When tested in laboratory mice, this combination provided protection against venom from 19 snake species worldwide. In 13 of those cases, the antivenom fully neutralized toxicity; in six others, symptoms were significantly reduced.
Expert Reactions
“This is the most promising advance in snakebite treatment in more than a century,” said Kartik Sunagar, evolutionary toxinologist at the Indian Institute of Science. By targeting toxin families common across species, he explained, researchers can potentially neutralize venoms from snakes across continents.
Not all experts are convinced that a single “universal” solution will work everywhere. Andreas Hougaard Laustsen-Kiel, an antivenom researcher at the Technical University of Denmark, cautioned that regional venom variations—such as differences between African vipers and American rattlesnakes—may require more than one formulation.
Still, most agree that human monoclonal antibodies are a safer alternative to animal-derived serums, with reduced risk of allergic reactions and more consistent performance.
Challenges Ahead
Despite the promising results, major hurdles remain. Producing monoclonal antibody therapies at scale is expensive, potentially limiting access in the low-income regions most affected by snakebites. Manufacturing infrastructure would need to be expanded dramatically for global deployment.
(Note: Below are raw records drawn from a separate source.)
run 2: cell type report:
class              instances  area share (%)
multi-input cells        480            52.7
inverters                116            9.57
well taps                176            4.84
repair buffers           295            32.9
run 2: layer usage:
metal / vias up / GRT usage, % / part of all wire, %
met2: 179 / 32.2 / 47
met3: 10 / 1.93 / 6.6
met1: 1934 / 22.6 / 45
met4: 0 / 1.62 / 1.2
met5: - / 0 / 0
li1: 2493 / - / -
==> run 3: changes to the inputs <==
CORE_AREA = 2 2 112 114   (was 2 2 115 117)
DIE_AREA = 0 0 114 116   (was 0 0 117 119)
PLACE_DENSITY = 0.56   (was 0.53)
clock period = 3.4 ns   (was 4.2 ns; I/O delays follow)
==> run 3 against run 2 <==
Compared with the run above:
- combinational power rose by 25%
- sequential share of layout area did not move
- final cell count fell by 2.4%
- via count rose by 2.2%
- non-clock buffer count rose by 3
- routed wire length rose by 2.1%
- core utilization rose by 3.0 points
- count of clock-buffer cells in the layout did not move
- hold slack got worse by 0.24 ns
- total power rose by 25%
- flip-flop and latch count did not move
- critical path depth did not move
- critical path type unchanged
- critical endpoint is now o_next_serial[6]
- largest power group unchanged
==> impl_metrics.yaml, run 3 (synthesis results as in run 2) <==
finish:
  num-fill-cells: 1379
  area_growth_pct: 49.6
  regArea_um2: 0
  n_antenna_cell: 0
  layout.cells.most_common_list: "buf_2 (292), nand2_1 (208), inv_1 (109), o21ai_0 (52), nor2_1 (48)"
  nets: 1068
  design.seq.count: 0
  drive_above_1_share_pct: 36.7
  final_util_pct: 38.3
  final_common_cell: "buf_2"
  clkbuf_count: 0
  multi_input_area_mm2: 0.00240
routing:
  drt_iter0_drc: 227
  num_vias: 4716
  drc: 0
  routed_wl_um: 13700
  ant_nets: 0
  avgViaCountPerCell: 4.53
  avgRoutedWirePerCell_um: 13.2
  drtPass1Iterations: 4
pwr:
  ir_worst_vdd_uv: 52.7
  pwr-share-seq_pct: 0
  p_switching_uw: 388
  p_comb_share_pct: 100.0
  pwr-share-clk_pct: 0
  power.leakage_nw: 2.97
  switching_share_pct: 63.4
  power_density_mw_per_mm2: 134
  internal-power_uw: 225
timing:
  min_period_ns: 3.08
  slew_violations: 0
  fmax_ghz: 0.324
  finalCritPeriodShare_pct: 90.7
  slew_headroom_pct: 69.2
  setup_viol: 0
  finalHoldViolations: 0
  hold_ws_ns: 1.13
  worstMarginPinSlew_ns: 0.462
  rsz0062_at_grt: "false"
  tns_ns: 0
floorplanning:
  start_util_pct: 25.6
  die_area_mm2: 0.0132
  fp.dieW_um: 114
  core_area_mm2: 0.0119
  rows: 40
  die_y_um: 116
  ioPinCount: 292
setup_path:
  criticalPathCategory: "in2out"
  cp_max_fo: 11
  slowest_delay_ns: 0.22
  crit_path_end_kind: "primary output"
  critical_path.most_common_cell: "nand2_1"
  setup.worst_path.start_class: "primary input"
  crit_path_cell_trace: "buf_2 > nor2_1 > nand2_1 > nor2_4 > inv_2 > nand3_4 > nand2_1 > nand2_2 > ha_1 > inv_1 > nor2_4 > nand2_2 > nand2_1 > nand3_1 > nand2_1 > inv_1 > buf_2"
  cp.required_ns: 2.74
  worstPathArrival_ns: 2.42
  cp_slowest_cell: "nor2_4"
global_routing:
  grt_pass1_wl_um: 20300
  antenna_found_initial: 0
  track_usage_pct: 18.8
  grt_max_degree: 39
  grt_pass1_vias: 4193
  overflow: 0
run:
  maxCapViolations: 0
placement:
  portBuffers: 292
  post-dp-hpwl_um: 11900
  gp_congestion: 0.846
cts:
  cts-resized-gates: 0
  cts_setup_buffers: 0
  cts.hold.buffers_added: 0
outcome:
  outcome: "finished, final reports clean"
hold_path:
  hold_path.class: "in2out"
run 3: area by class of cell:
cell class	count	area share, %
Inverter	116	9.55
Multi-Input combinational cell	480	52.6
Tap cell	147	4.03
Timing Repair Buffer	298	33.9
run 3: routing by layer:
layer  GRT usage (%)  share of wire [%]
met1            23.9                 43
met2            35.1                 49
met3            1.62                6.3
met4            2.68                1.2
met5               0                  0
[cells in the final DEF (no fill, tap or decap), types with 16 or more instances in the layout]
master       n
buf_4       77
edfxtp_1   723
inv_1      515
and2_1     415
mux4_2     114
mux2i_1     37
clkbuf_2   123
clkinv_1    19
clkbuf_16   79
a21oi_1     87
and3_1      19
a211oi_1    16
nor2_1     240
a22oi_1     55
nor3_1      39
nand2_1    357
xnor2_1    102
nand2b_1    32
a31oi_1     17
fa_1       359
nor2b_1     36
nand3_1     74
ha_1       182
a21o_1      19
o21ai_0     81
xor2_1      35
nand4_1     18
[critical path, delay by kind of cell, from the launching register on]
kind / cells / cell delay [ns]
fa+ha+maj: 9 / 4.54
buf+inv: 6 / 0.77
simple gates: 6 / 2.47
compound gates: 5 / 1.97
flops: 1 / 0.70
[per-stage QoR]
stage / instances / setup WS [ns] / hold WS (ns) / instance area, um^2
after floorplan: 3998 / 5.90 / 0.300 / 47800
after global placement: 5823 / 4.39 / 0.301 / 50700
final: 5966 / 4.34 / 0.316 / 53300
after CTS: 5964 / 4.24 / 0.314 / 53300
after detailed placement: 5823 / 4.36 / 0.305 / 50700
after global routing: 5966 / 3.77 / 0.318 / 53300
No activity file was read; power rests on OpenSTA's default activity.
File: config.mk
export PLATFORM = sky130hd
export DESIGN_NAME = sws_ctrl
export DESIGN_NICKNAME = d
export VERILOG_FILES = /design/src/hw/rtl/sws_pkg.sv /design/src/hw/rtl/sws_ctrl.sv
export SDC_FILE = /design/constraint.sdc
export NUM_CORES = 1
export LEC_CHECK = 0
export BUFFER_PORTS_ARGS = -buffer_cell sky130_fd_sc_hd__buf_2
export CAP_MARGIN = 25
export CORE_MARGIN = 8
export CORE_UTILIZATION = 56
export CTS_CLUSTER_DIAMETER = 100
export DETAILED_ROUTE_END_ITERATION = 10
export PLACE_DENSITY = 0.83
export SLEW_MARGIN = 10
export SYNTH_ARGS = -nofsm -noshare
export SYNTH_HDL_FRONTEND = slang
export SYNTH_SLANG_ARGS = --single-unit
File: constraint.sdc
create_clock -name clk -period 4.45 [get_ports clk]
set_input_delay 0 -clock clk [delete_from_list [all_inputs] [get_ports clk]]
set_output_delay 0 -clock clk [all_outputs]
set_load 0.005 [all_outputs]
File: src/hw/rtl/sws_pkg.sv
// Shared types and codes for the sliding window sorter.
package sws_pkg;

	// Fixed widths of the stream fields.
	localparam int unsigned FIELD_BITS = 32;
	localparam int unsigned S_DATA_BITS = 64;
	localparam int unsigned M_DATA_BITS = 64;
	localparam int unsigned CFG_DATA_BITS = 6;

	typedef enum logic [0:0] {
		OP_PUSH = 1'b0,
		OP_END  = 1'b1
	} opcode_t;

	typedef enum logic [1:0] {
		KIND_ORDERED = 2'd0,
		KIND_PASSED  = 2'd1,
		KIND_HALT    = 2'd2
	} kind_t;

	typedef enum logic [0:0] {
		REG_WINDOW_SIZE = 1'b0,
		REG_SOFT_BREAK  = 1'b1
	} reg_index_t;

	typedef enum logic [2:0] {
		DP_HOLD       = 3'd0,
		DP_INSERT     = 3'd1,
		DP_INSERT_REL = 3'd2,
		DP_POP        = 3'd3,
		DP_PASS       = 3'd4
	} dp_op_t;

	typedef struct packed {
		dp_op_t op;
		logic   load_out;
		kind_t  kind;
		logic   last;
	} dp_cmd_t;

	typedef struct packed {
		logic pos_zero;
	} dp_status_t;

endpackage
`src/rtl/ept_pkg.sv`:
```
// shared constants and the wrap-corrected difference function
// for the encoder position and speed tracker; no dependencies
package ept_pkg;

    localparam int unsigned DATA_W  = 32;
    localparam int unsigned SCALE_W = 20;
    localparam int unsigned PROD_W  = DATA_W + SCALE_W;

    // microseconds per second
    localparam logic [SCALE_W-1:0] US_PER_S = 20'd1000000;

    // configuration register indexes
    localparam logic REG_COUNT_PERIOD = 1'b0;
    localparam logic REG_TIME_PERIOD  = 1'b1;

    localparam logic [DATA_W-1:0] COUNT_PERIOD_RST = 32'd65535;
    localparam logic [DATA_W-1:0] TIME_PERIOD_RST  = 32'hFFFF_FFFF;

    // input kind codes
    localparam logic KIND_SAMPLE = 1'b0;
    localparam logic KIND_ZERO   = 1'b1;

    localparam logic [DATA_W-1:0] SPEED_MAX = 32'h7FFF_FFFF;
    localparam logic [DATA_W-1:0] SPEED_MIN = 32'h8000_0000;

    // difference of two counter readings, corrected by period + 1 when its
    // magnitude reaches half the period or more
    function automatic logic [DATA_W-1:0] wrap_diff(
        input logic [DATA_W-1:0] period,
        input logic [DATA_W-1:0] before_val,
        input logic [DATA_W-1:0] after_val
    );
        logic [DATA_W-1:0]   pm1;
        logic [DATA_W-1:0]   raw;
        logic signed [33:0]  half;
        logic signed [33:0]  modulus;
        logic signed [33:0]  d;
        logic signed [33:0]  r;
        pm1     = period - 32'd1;
        raw     = after_val - before_val;
        half    = signed'({3'b000, pm1[31:1]}) + 34'sd1;
        modulus = signed'({2'b00, period}) + 34'sd1;
        d       = signed'({{2{raw[31]}}, raw});
        if (d >= half) begin
            r = d - modulus;
        end else if (d <= -half) begin
            r = d + modulus;
        end else begin
            r = d;
        end
        return r[DATA_W-1:0];
    endfunction

endpackage

```
`src/rtl/ept_div.sv`:
```
// restoring divider, one quotient bit per cycle
// unsigned operands; uses no package
module ept_div #(
    parameter int unsigned NUM_W = 52,
    parameter int unsigned DEN_W = 32
) (
    input  logic             aclk,
    input  logic             aresetn,
    input  logic             start,
    input  logic [NUM_W-1:0] numer,
    input  logic [DEN_W-1:0] denom,
    output logic             busy,
    output logic             done,
    output logic [NUM_W-1:0] quot
);

    localparam int unsigned CNT_W = $clog2(NUM_W + 1);

    logic [NUM_W-1:0] quo_reg;
    logic [DEN_W-1:0] rem_reg;
    logic [DEN_W-1:0] den_reg;
    logic [CNT_W-1:0] cnt_reg;
    logic             busy_reg;
    logic             done_reg;

    logic [DEN_W:0]   rem_shift;
    logic [DEN_W:0]   rem_sub;
    logic             qbit;

    assign rem_shift = {rem_reg, quo_reg[NUM_W-1]};
    assign rem_sub   = rem_shift - {1'b0, den_reg};
    assign qbit      = (rem_shift >= {1'b0, den_reg});

    always_ff @(posedge aclk) begin
        if (!aresetn) begin
            busy_reg <= 1'b0;
            done_reg <= 1'b0;
            cnt_reg  <= '0;
        end else begin
            done_reg <= 1'b0;
            if (start) begin
                busy_reg <= 1'b1;
                cnt_reg  <= '0;
                quo_reg  <= numer;
                rem_reg  <= '0;
                den_reg  <= denom;
            end else if (busy_reg) begin
                quo_reg <= {quo_reg[NUM_W-2:0], qbit};
                rem_reg <= qbit ? rem_sub[DEN_W-1:0] : rem_shift[DEN_W-1:0];
                cnt_reg <= cnt_reg + 1'b1;
                if (cnt_reg == CNT_W'(NUM_W - 1)) begin
                    busy_reg <= 1'b0;
                    done_reg <= 1'b1;
                end
            end
        end
    end

    assign busy = busy_reg;
    assign done = done_reg;
    assign quot = quo_reg;

endmodule

```
`src/rtl/encoder_position_speed_tracker.sv`:
```
// encoder position and speed tracker, top level
// depends on ept_pkg and ept_div
//
// s_ channel: one transfer per sample; s_tuser carries kind (sample or zero),
// s_tdata carries count_sample (bits 31:0) and time_sample (bits 63:32).
// m_ channel: one result transfer per input transfer, in order.
// cfg channel: writes count_period (index 0) or time_period (index 1);
// write only while no sample is in flight. cfg_ready is always high.
// A sample with a non-zero time delta passes through two wrap-correction
// steps, the multiply by 10^6, the divider start, the serial divider (one
// step per bit of the 52-bit quotient), its completion and the output load.
// A zero time delta goes from the wrap correction straight to the output
// load, and a zero event straight to it. s_tready comes back with the
// result, so no new sample is taken until the last one's result is loaded.
// s_tready is low while a sample is being worked on; one result may wait in
// the output register while the next sample is taken in, and a stalled
// receiver only holds the sequencer at its final step.
// Reset clears position, speed and last count, sets last time to 1 and
// loads the period registers with their defaults.
module encoder_position_speed_tracker #(
    parameter int unsigned TIMER_WIDTH = 32
) (
    input  logic         aclk,
    input  logic         aresetn,
    // s_tuser: kind
    input  logic         s_tvalid,
    output logic         s_tready,
    input  logic [0:0]   s_tuser,
    // s_tdata: count_sample, time_sample
    input  logic [63:0]  s_tdata,
    // m_tdata: position, speed, count_delta, time_delta
    output logic         m_tvalid,
    input  logic         m_tready,
    output logic [127:0] m_tdata,
    input  logic         cfg_valid,
    output logic         cfg_ready,
    input  logic [0:0]   cfg_index,
    input  logic [31:0]  cfg_data
);

    localparam int unsigned DW = ept_pkg::DATA_W;
    localparam int unsigned PW = ept_pkg::PROD_W;

    typedef enum logic [2:0] {
        ST_IDLE,
        ST_COUNT,
        ST_TIME,
        ST_MUL,
        ST_START,
        ST_DIV,
        ST_OUT
    } state_t;

    state_t                 state_reg;
    logic [DW-1:0]          count_period_reg;
    logic [DW-1:0]          time_period_reg;
    logic [DW-1:0]          last_count_reg;
    logic [TIMER_WIDTH-1:0] last_time_reg;
    logic [DW-1:0]          position_reg;
    logic [DW-1:0]          speed_reg;
    logic [DW-1:0]          cnow_reg;
    logic [TIMER_WIDTH-1:0] tnow_reg;
    logic [DW-1:0]          dx_reg;
    logic [DW-1:0]          dt_reg;
    logic [DW-1:0]          absx_reg;
    logic [DW-1:0]          absdt_reg;
    logic                   neg_reg;
    logic [PW-1:0]          prod_reg;
    logic                   m_tvalid_reg;
    logic [127:0]           m_tdata_reg;

    logic [DW-1:0]          dx_next;
    logic [DW-1:0]          dt_next;
    logic [PW-1:0]          prod_next;
    logic [DW-1:0]          speed_next;
    logic                   div_start;
    logic                   div_busy;
    logic                   div_done;
    logic [PW-1:0]          div_quot;
    logic                   out_free;
    logic                   in_xfer;

    assign in_xfer  = s_tvalid && s_tready;
    assign out_free = !m_tvalid_reg || m_tready;

    assign dx_next = ept_pkg::wrap_diff(count_period_reg, last_count_reg, cnow_reg);
    assign dt_next = ept_pkg::wrap_diff(time_period_reg, DW'(last_time_reg), DW'(tnow_reg));
    assign prod_next = absx_reg * ept_pkg::US_PER_S;

    // truncated quotient magnitude, signed and saturated
    always_comb begin
        if (neg_reg) begin
            if (div_quot > PW'(ept_pkg::SPEED_MIN)) begin
                speed_next = ept_pkg::SPEED_MIN;
            end else begin
                speed_next = DW'(-div_quot);
            end
        end else begin
            if (div_quot > PW'(ept_pkg::SPEED_MAX)) begin
                speed_next = ept_pkg::SPEED_MAX;
            end else begin
                speed_next = div_quot[DW-1:0];
            end
        end
    end

    assign div_start = (state_reg == ST_START);

    ept_div #(
        .NUM_W (PW),
        .DEN_W (DW)
    ) u_div (
        .aclk    (aclk),
        .aresetn (aresetn),
        .start   (div_start),
        .numer   (prod_reg),
        .denom   (absdt_reg),
        .busy    (div_busy),
        .done    (div_done),
        .quot    (div_quot)
    );

    always_ff @(posedge aclk) begin
        if (!aresetn) begin
            state_reg        <= ST_IDLE;
            count_period_reg <= ept_pkg::COUNT_PERIOD_RST;
            time_period_reg  <= ept_pkg::TIME_PERIOD_RST;
            last_count_reg   <= '0;
            last_time_reg    <= TIMER_WIDTH'(1);
            position_reg     <= '0;
            speed_reg        <= '0;
            m_tvalid_reg     <= 1'b0;
        end else begin
            if (cfg_valid) begin
                case (cfg_index)
                    ept_pkg::REG_COUNT_PERIOD: count_period_reg <= cfg_data;
                    ept_pkg::REG_TIME_PERIOD:  time_period_reg  <= cfg_data;
                    default: ;
                endcase
            end

            if ((state_reg == ST_OUT) && out_free) begin
                m_tvalid_reg <= 1'b1;
            end else if (m_tvalid_reg && m_tready) begin
                m_tvalid_reg <= 1'b0;
            end

            case (state_reg)
                ST_IDLE: begin
                    if (in_xfer) begin
                        if (s_tuser[0] == ept_pkg::KIND_ZERO) begin
                            last_count_reg <= '0;
                            last_time_reg  <= TIMER_WIDTH'(1);
                            position_reg   <= '0;
                            speed_reg      <= '0;
                            dx_reg         <= '0;
                            dt_reg         <= '0;
                            state_reg      <= ST_OUT;
                        end else begin
                            cnow_reg  <= s_tdata[31:0];
                            tnow_reg  <= s_tdata[32 +: TIMER_WIDTH];
                            state_reg <= ST_COUNT;
                        end
                    end
                end
                ST_COUNT: begin
                    dx_reg         <= dx_next;
                    absx_reg       <= dx_next[DW-1] ? -dx_next : dx_next;
                    last_count_reg <= cnow_reg;
                    position_reg   <= position_reg + dx_next;
                    state_reg      <= ST_TIME;
                end
                ST_TIME: begin
                    dt_reg        <= dt_next;
                    absdt_reg     <= dt_next[DW-1] ? -dt_next : dt_next;
                    neg_reg       <= dx_reg[DW-1] ^ dt_next[DW-1];
                    last_time_reg <= tnow_reg;
                    // zero time delta keeps the previous speed
                    state_reg     <= (dt_next == '0) ? ST_OUT : ST_MUL;
                end
                ST_MUL: begin
                    prod_reg  <= prod_next;
                    state_reg <= ST_START;
                end
                ST_START: begin
                    state_reg <= ST_DIV;
                end
                ST_DIV: begin
                    if (div_done) begin
                        speed_reg <= speed_next;
                        state_reg <= ST_OUT;
                    end
                end
                ST_OUT: begin
                    if (out_free) begin
                        m_tdata_reg <= {dt_reg, dx_reg, speed_reg, position_reg};
                        state_reg   <= ST_IDLE;
                    end
                end
                default: begin
                    state_reg <= ST_IDLE;
                end
            endcase
        end
    end

    assign s_tready  = (state_reg == ST_IDLE);
    assign cfg_ready = 1'b1;
    assign m_tvalid  = m_tvalid_reg;
    assign m_tdata   = m_tdata_reg;

    // a transfer in keeps the input side closed on the next cycle
    a_busy_after_accept: assert property (@(posedge aclk) disable iff (!aresetn)
        in_xfer |=> !s_tready)
        else $error("input accepted while a sample was in flight");

    // the divider only runs while the sequencer waits for it
    a_div_owned: assert property (@(posedge aclk) disable iff (!aresetn)
        div_busy |-> (state_reg == ST_DIV))
        else $error("divider busy outside its wait state");

    // a finished division always lands in the divide wait state
    a_div_done: assert property (@(posedge aclk) disable iff (!aresetn)
        div_done |-> (state_reg == ST_DIV) && $past(div_busy))
        else $error("unexpected divider completion");

endmodule
```
`config.mk`:
```
export PLATFORM = sky130hd
export DESIGN_NAME = encoder_position_speed_tracker
export DESIGN_NICKNAME = d
export VERILOG_FILES = /design/src/rtl/ept_pkg.sv /design/src/rtl/ept_div.sv /design/src/rtl/encoder_position_speed_tracker.sv
export SDC_FILE = /design/constraint.sdc
export NUM_CORES = 2
export LEC_CHECK = 0
export BUFFER_PORTS_ARGS = -buffer_cell sky130_fd_sc_hd__buf_2
export CORE_MARGIN = 2
export CORE_UTILIZATION = 25
export CTS_CLUSTER_DIAMETER = 40
export DETAILED_ROUTE_END_ITERATION = 10
export GPL_TIMING_DRIVEN = 1
export SKIP_CTS_REPAIR_TIMING = 1
export SLEW_MARGIN = 20
export SYNTH_ARGS = -nofsm -noshare
export SYNTH_HDL_FRONTEND = slang
export SYNTH_SLANG_ARGS = --single-unit
```
`constraint.sdc`:
```
create_clock -name aclk -period 34.1 [get_ports aclk]
set_input_delay 6.82 -clock aclk [delete_from_list [all_inputs] [get_ports aclk]]
set_output_delay 6.82 -clock aclk [all_outputs]
set_load 0.02 [all_outputs]
```
==> flow_summary.json <==
{
  "status": "finished, final reports clean",
  "cts_root_buf": "clkbuf_16",
  "place_area_um2": 58600,
  "cts_tree": "done",
  "yosys.area.top_type": "edfxtp_1",
  "synth_area_leaders": "edfxtp_1 (27%), ha_1 (13%), dfxtp_1 (7.5%)",
  "syn_avg_cell_area_um2": 9.37,
  "die_height_um": 470,
  "drtPass1Iterations": 6,
  "synth_commonest_cells": "ha_1 (552), edfxtp_1 (483), inv_1 (468), nor2_1 (466), nand2_1 (447)",
  "critical_path_class": "flop to flop",
  "routed_wl_um": 168000,
  "clock_latency_ns": 0.75,
  "ioPinCount": 234,
  "fin_worst_skew_ns": 0.0452,
  "hold_slack_ns": 0.399,
  "grt_max_degree": 86,
  "cts_buffer_depth": 3,
  "synth_edf_count": 483,
  "synth_compound_area_share_pct": 17.4,
  "cp-start-kind": "flop",
  "first_iter_violations": 2968,
  "ys_types": 108,
  "antenna_found_initial": 34,
  "syn_to_final_growth_pct": 15.5,
  "ys_warn_count": 0,
  "finalPower_mw": 5.79,
  "synthSimpleGateAreaFrac_pct": 16.4,
  "drc_errors": 0,
  "worst_pin_slew_ns": 1.21,
  "synth_top_family_by_area": "adder cells",
  "grt_pass1_vias": 43400,
  "grt-ovfl-total": 0,
  "synth_nets": 6584,
  "synth_mux_area_share_pct": 1.59,
  "syn_area_um2": 54200,
  "ys_seq_area_share_pct": 34.3,
  "p_leak_nw": 25.2,
  "synth_cells": 5786,
  "critical-path-max-stage-delay_ns": 0.71,
  "htreeDepth": 3,
  "routedWlPerCell_um": 18.9,
  "die_area_um2": 221000,
  "maxCapViolCount": 0,
  "slew-limit-headroom_pct": 17.1,
  "irDropWorstVdd_uv": 151,
  "clock_sinks": 687,
  "core_um2": 215000,
  "grt_pass1_wl_um": 258000,
  "synth_seq_cells": 687,
  "final.min_clock_period_ns": 11.71,
  "synth.most_common_cell": "ha_1",
  "viasPerCell": 4.97,
  "fin_area_um2": 62600,
  "track_usage_pct": 14.9,
  "crit_path_top_delay_cell": "nor4bb_1",
  "fin_ws_ns": 22.39,
  "largest_reg_flops": 128,
  "slew_viol_final": 0,
  "initial_core_util_pct": 25.2,
  "gp_congestion": 0.901,
  "place_worst_setup_slack_ns": 22.63,
  "drive_above_1_share_pct": 11.4,
  "port_buffers": 232,
  "synthAdderAreaFrac_pct": 18.0,
  "vias": 44300,
  "endpoint_kind": "flop",
  "placement_rows": 170,
  "fmax_mhz": 85.4,
  "hold_viol": 0,
  "chipWidth_um": 470,
  "nets": 6769,
  "numCtsBuffers": 113,
  "hold_path.class": "flop to flop",
  "rsz0062_at_grt": "no",
  "tns_ns": 0,
  "async_flop_share_pct": 0,
  "synth_xor_area_share_pct": 7.28,
  "setup_violations": 0,
  "period_share_pct": 34.3,
  "ff2ff_setup_slack_ns": 22.39,
  "power.density_nw_per_um2": 92.5,
  "arrival_ns": 12.33,
  "hpwlAfterDp_um": 135000,
  "synth_top_area_share_pct": 26.8,
  "path_max_fanout": 31,
  "cp_data_required_time_ns": 34.72,
  "ant_nets": 0,
  "synth_flop_cell": "edfxtp_1",
  "clk_pin_slew_ns": 0.06
}
critical path, delay by kind of cell, from the launching register on:
| kind | cells | cell delay [ns] |
|---|---|---|
| flops | 1 | 0.38 |
| xor+xnor | 3 | 0.63 |
| buf+inv | 2 | 0.46 |
| compound gates | 17 | 4.27 |
| fa+ha+maj | 3 | 0.91 |
| simple gates | 17 | 4.95 |
cell families (layout without fill, tap and decap cells):
group                      after synthesis  in the layout
AOI/OAI and AO/OA                     1394           1394
xor gates and xnor gates               447            447
adders and majority gates              695            695
buffers and inverters                  702            985
DFF                                    687            687
muxes                                   80             80
other                                    1             13
and+or+nand+nor                       1780           1780
through the flow:
stage / utilization, % / cells
2_1_floorplan: - / 5786
3_3_place_gp: 27.3 / 8694
3_5_place_dp: 27.3 / 8694
4_1_cts: 29.1 / 8907
5_1_grt: 29.1 / 8914
6_report: 29.1 / 8919
per-layer routing:
| layer | GRT usage, % | part of all wire (%) | vias up |
|---|---|---|---|
| li1 | - | - | 21400 |
| met1 | 18.9 | 44 | 21300 |
| met2 | 24.2 | 46 | 1185 |
| met3 | 2.59 | 5.0 | 313 |
| met4 | 7.25 | 4.8 | 34 |
| met5 | 0 | 0.13 | - |
worst paths after layout:
check,to,depth (start not counted),start
setup reg to reg,position_reg[30]$_SDFFE_PN0P_,42,count_period_reg[0]$_SDFFE_PN1P_
setup / recovery,position_reg[30]$_SDFFE_PN0P_,42,count_period_reg[0]$_SDFFE_PN1P_
hold reg to reg,u_div.den_reg[22]$_DFFE_PP_,0,absdt_reg[22]$_DFFE_PP_
hold / removal,u_div.den_reg[22]$_DFFE_PP_,0,absdt_reg[22]$_DFFE_PP_
cell type report:
class | instances | area, um^2
Sequential cell | 687 | 18600
Tap cell | 2838 | 3550
Multi-Input combinational cell | 4397 | 33000
Timing Repair Buffer | 304 | 1710
Clock inverter | 84 | 977
Inverter | 468 | 1760
Clock buffer | 129 | 2990
Fill cell | 22400 | 152000
Antenna cell | 12 | 30.0
layout by cell type, fill, tap and decap left out, types with 32 or more instances in the layout:
master	synthesis	layout
o21ai_0	175	175
nand3_1	168	168
and2_1	63	62
nor4_1	59	59
mux2_2	50	50
xnor2_1	293	293
clkbuf_16	0	115
nor2_1	466	460
a22o_1	75	75
nand2_1	447	447
ha_1	552	552
fa_1	143	143
a221oi_1	32	32
nor2b_1	54	53
nor3_1	125	122
a22oi_1	34	34
o21bai_1	38	38
xor2_1	150	150
o21a_1	43	43
nand4_1	75	75
or3_1	51	51
inv_1	468	466
a211oi_1	53	53
buf_2	16	232
edfxtp_1	483	483
o211ai_1	47	47
a21o_1	141	141
nand2b_1	53	52
a21oi_1	419	417
a31oi_1	53	51
dfxtp_1	204	204
buf_4	6	71
or2_2	36	36
and3_1	51	51
where the power goes:
group | internal, mW | total, mW | leakage [nW] | switching (mW)
sequential | 1.12 | 1.19 | 6.08 | 0.0685
clock | 0.698 | 1.16 | 1.91 | 0.461
combinational | 1.40 | 3.44 | 17.2 | 2.04
Note: power is estimated with default switching activity, not from simulation.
Regulatory approval is another challenge. Human clinical trials are still pending, and demonstrating safety and effectiveness across diverse snake species will take years. Researchers are also working on formulations specifically against vipers, which cause a large share of fatalities in Asia and Africa.
Wider Applications
The potential impact of this research goes beyond humans. Trials are already underway in Australia on pet dogs, which are frequently bitten by venomous snakes. If successful, the technology could lead to veterinary applications, expanding the market and accelerating production.
Synthetic antibodies are also being investigated as a platform for other neglected tropical diseases, potentially revolutionizing treatments where traditional approaches have failed.
A Turning Point?
For decades, snakebite victims in underserved regions have faced a grim reality: survival often depended not just on reaching a hospital, but on whether the correct species-specific antivenom was available. A broad-spectrum, human-derived treatment could change that paradigm, saving tens of thousands of lives each year.
As Sunagar summarized: “Achieving broad neutralization is not the challenge anymore. The challenge is making it affordable and accessible to those who need it most.”
If scientists and policymakers can overcome the financial and logistical barriers, the universal snake antivenom could become one of the most significant milestones in global health innovation of the 21st century.